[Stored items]
%%

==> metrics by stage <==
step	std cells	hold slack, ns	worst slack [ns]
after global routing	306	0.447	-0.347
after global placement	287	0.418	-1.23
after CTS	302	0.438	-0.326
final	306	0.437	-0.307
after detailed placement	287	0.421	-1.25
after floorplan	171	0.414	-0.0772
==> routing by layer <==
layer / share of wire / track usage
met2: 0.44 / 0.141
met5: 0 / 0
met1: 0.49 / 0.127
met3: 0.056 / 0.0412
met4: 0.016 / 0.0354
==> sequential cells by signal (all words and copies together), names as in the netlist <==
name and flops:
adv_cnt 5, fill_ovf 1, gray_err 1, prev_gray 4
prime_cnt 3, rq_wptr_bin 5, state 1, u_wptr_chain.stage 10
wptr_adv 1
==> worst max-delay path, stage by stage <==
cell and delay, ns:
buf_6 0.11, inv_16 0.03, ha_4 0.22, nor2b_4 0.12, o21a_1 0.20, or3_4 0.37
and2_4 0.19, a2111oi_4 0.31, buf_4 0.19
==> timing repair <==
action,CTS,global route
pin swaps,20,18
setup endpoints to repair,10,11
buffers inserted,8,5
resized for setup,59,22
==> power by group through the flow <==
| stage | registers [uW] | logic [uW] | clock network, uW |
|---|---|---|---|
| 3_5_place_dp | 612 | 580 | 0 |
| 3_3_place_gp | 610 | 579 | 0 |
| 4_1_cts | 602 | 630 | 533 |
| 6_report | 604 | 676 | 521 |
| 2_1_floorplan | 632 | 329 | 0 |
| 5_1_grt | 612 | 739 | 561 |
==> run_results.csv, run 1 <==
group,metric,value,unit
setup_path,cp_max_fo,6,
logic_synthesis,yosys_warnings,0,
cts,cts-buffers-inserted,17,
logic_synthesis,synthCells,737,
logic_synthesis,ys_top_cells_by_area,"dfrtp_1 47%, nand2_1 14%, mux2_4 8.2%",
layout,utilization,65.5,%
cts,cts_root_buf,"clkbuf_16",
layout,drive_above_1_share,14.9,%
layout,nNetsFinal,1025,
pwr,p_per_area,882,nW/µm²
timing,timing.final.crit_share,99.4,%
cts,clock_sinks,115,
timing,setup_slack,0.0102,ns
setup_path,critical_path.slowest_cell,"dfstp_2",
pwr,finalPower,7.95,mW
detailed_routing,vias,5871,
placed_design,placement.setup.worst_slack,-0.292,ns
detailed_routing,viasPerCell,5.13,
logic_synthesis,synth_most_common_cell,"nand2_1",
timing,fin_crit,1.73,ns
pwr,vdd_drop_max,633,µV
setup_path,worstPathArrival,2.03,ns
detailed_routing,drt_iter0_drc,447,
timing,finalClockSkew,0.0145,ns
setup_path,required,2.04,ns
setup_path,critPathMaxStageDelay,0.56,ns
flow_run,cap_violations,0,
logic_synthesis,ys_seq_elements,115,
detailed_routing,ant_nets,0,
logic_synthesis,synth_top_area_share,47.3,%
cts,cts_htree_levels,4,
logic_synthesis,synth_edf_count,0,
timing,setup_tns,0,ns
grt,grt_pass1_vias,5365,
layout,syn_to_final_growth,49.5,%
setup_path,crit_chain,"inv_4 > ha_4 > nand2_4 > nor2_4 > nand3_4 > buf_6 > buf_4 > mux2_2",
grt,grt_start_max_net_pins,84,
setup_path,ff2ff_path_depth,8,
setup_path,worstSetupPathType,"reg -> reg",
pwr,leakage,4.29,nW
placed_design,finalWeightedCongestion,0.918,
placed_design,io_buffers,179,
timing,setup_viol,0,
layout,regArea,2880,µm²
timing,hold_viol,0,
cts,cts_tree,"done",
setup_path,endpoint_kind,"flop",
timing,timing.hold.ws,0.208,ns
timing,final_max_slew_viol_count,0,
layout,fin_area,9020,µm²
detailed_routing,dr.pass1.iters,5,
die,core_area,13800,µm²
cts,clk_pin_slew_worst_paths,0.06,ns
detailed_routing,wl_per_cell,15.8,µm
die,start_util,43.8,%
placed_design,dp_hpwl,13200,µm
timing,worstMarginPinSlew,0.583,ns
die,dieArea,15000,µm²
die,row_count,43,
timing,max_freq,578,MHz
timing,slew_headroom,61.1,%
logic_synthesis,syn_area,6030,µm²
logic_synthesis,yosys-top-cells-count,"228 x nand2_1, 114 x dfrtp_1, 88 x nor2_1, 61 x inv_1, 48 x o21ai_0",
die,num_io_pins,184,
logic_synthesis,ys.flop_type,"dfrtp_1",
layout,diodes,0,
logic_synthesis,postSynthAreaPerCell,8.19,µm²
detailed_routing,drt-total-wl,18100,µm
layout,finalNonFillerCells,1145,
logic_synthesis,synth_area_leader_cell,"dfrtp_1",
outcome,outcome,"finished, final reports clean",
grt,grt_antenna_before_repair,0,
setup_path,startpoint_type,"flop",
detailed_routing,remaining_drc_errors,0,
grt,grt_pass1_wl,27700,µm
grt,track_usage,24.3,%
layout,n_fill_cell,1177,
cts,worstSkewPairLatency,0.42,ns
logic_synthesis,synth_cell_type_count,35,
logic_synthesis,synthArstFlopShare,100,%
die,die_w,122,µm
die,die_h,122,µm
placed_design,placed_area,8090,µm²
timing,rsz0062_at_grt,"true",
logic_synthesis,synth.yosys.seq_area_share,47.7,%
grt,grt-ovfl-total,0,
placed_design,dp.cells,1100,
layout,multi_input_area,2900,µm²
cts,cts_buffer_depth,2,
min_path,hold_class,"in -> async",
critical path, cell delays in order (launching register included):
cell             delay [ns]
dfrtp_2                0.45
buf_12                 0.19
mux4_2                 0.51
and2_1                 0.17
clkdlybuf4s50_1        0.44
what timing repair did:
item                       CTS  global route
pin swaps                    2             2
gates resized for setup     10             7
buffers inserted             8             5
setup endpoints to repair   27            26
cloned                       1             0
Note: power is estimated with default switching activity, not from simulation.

%%

## [Problem statement]
What is the number of lines in the data holding the word "layout"? Reply with that number only.

## [Solution to the problem]
10